But apart from its architecture the church is full of interest. Where can we find anything to match the exquisite iron screen of the eleventh century which used to guard St Swithin's shrine but which, now that is gone, covers the north-west doorway of the nave? Is there another font in England more wonderful than that square black marble basin sculptured in the twelfth century with the story of St Nicholas? Is there any series of chantries in England more complete or more lovely than these at Winchester, or anywhere a finer fourteenth century monument than that of Bishop Wykeham? Nowhere in England certainly can the glorious choir stalls be matched, nor shall we easily find a pulpit to surpass that in the choir here dating from 1520. If the restored retablo over the high altar is disappointing in its sophistication, we have only to pass into the Feretory to discover certain marvellous fragments of the original reredos which are so beautiful that they take away our breath—that broken statue of the Madonna and Child, for instance, perhaps the loveliest piece of fourteenth century sculpture to be found in England. No, however we consider the great church of Winchester, it stands alone. As a mere building it is more tremendous and more venerable than anything now left to us upon English soil; as a burial place it possesses the dust not only of the Apostle of the heart of England but of the greatest of the Saxon kings, while beneath its mighty vault William Rufus sleeps, the only Norman king that lies in England. And as a shrine of art it still possesses incomparable things. It stands there as the Pyramids stand in the desert, a relic of a lost civilisation; but by it we may measure the modern world.

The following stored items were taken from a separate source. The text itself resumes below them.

<file path="src/hw/rtl/mxt_pkg.sv">
package mxt_pkg;

   localparam int FUNC_W = 2;
   localparam int OPND_W = 30;

   localparam int QDEPTH = 2;
   localparam int QPTR_W = 1;
   localparam int QCNT_W = 2;

   typedef enum logic [FUNC_W-1:0] {
      OP_INSERT = 2'd0,
      OP_REMOVE = 2'd1,
      OP_QUERY  = 2'd2
   } op_type;

   typedef struct packed {
      op_type              op;
      logic [OPND_W-1:0]   operand;
   } cmd_type;

   typedef enum logic [2:0] {
      ST_IDLE,
      ST_CHECK,
      ST_APPLY,
      ST_QUERY,
      ST_RESULT
   } st_type;

endpackage

</file>
<file path="src/hw/rtl/mxt_front.sv">
module mxt_front import mxt_pkg::*; (
   input  logic              clock,
   input  logic              reset,
   input  logic              req_valid,
   output logic              req_ready,
   input  logic [FUNC_W-1:0] req_func,
   input  logic [OPND_W-1:0] req_operand,
   output logic              cmd_valid,
   input  logic              cmd_ready,
   output cmd_type           cmd
);

   cmd_type            q_ff [QDEPTH];
   logic [QPTR_W-1:0]  wr_ptr_ff, wr_ptr_in;
   logic [QPTR_W-1:0]  rd_ptr_ff, rd_ptr_in;
   logic [QCNT_W-1:0]  count_ff, count_in;
   logic               keep;
   logic               push;
   logic               pop;

   // unknown function codes are taken and dropped
   always_comb begin
      case (req_func)
         OP_INSERT, OP_REMOVE, OP_QUERY: keep = 1'b1;
         default:                        keep = 1'b0;
      endcase
   end

   assign req_ready = (count_ff != QCNT_W'(QDEPTH));
   assign push      = req_valid && req_ready && keep;
   assign cmd_valid = (count_ff != '0);
   assign pop       = cmd_valid && cmd_ready;
   assign cmd       = q_ff[rd_ptr_ff];

   always_comb begin
      wr_ptr_in = push ? wr_ptr_ff + QPTR_W'(1) : wr_ptr_ff;
      rd_ptr_in = pop ? rd_ptr_ff + QPTR_W'(1) : rd_ptr_ff;
      count_in  = count_ff;
      if (push && !pop) begin
         count_in = count_ff + QCNT_W'(1);
      end else if (pop && !push) begin
         count_in = count_ff - QCNT_W'(1);
      end
   end

   always_ff @(posedge clock) begin
      if (reset) begin
         wr_ptr_ff <= '0;
         rd_ptr_ff <= '0;
         count_ff  <= '0;
      end else begin
         wr_ptr_ff <= wr_ptr_in;
         rd_ptr_ff <= rd_ptr_in;
         count_ff  <= count_in;
      end
   end

   always_ff @(posedge clock) begin
      if (push) begin
         q_ff[wr_ptr_ff] <= '{op: op_type'(req_func), operand: req_operand};
      end
   end

endmodule

</file>
$ cat config.mk
export PLATFORM = sky130hd
export DESIGN_NAME = mxt_back
export DESIGN_NICKNAME = d
export VERILOG_FILES = /design/src/hw/rtl/mxt_pkg.sv /design/src/hw/rtl/mxt_back.sv
export SDC_FILE = /design/constraint.sdc
export NUM_CORES = 1
export LEC_CHECK = 0
export ABC_CLOCK_PERIOD_IN_PS = 7850
export BUFFER_PORTS_ARGS = -buffer_cell sky130_fd_sc_hd__buf_2
export CAP_MARGIN = 20
export CORE_MARGIN = 2
export CORE_UTILIZATION = 40
export CTS_CLUSTER_DIAMETER = 80
export CTS_CLUSTER_SIZE = 28
export DETAILED_ROUTE_END_ITERATION = 8
export SETUP_SLACK_MARGIN = 0.05
export SYNTH_ARGS = -nofsm -noshare
export SYNTH_HDL_FRONTEND = slang
export SYNTH_SLANG_ARGS = --single-unit
$ cat constraint.sdc
create_clock -name clock -period 7.85 [get_ports clock]
set_input_delay 1.57 -clock clock [delete_from_list [all_inputs] [get_ports clock]]
set_output_delay 1.57 -clock clock [all_outputs]
set_load 0.02 [all_outputs]
<file path="config.mk">
export PLATFORM = sky130hd
export DESIGN_NAME = filename_percent_escape_codec_flat
export DESIGN_NICKNAME = d
export VERILOG_FILES = /design/src/rtl/fpec_pkg.sv /design/src/rtl/fpec_feed_if.sv /design/src/rtl/fpec_result_if.sv /design/src/rtl/filename_percent_escape_codec.sv /design/src/rtl/fpec_front.sv /design/src/rtl/fpec_fifo.sv /design/src/rtl/fpec_back.sv /design/src/flat_wrapper.sv
export SDC_FILE = /design/constraint.sdc
export NUM_CORES = 1
export LEC_CHECK = 0
export ABC_AREA = 0
export BUFFER_PORTS_ARGS = -buffer_cell sky130_fd_sc_hd__buf_4
export CAP_MARGIN = 25
export CELL_PAD_IN_SITES_DETAIL_PLACEMENT = 1
export CELL_PAD_IN_SITES_GLOBAL_PLACEMENT = 1
export CORE_ASPECT_RATIO = 1.1
export CORE_UTILIZATION = 36
export DETAILED_ROUTE_END_ITERATION = 12
export PLACE_DENSITY = 0.68
export SETUP_SLACK_MARGIN = 0.1
export SYNTH_ARGS = -nofsm -noshare
export SYNTH_HDL_FRONTEND = slang
export SYNTH_SLANG_ARGS = --single-unit
</file>
<file path="constraint.sdc">
create_clock -name clk -period 5.14 [get_ports clk]
set_input_delay 1.028 -clock clk [delete_from_list [all_inputs] [get_ports clk]]
set_output_delay 1.028 -clock clk [all_outputs]
set_load 0.005 [all_outputs]
</file>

It is, too, when you consider it, utterly lonely. The revolution we call the Reformation upon which the modern world turns and turns as upon a pivot, while it spared Winchester Cathedral, though reluctantly, swept away all the buildings which surrounded it. The great monastery is gone, scarcely a sign of it remains. Nothing at all is left of the famous nunnery of St Mary. Of Wolvesey Castle there are a few beautiful ruins, of Hyde Abbey, all has been swept away, even the stones, even the bones of Alfred. Nor have the other and later religious houses, with which Winchester was full, fared better. It is difficult to find even the sites of the houses of the Franciscans, the Dominicans, the Austin Friars, the Carmelites. And what remains of the College of St Elizabeth, and, but for a Norman doorway, now in Catholic hands, of the Hospital of St Mary Magdalen? Only the Hospital of St John remains at the east end of the High Street, still in possession of its fine Hall and Chapel, and the great school founded by William of Wykeham in 1382, "for seventy poor and needy scholars and clerks living college-wise in the same, studying and becoming proficient in grammaticals or the art and science of grammar." It remains without compare, the oldest and the greatest school in England, whose daughter is Eton and whose late descendant is Harrow.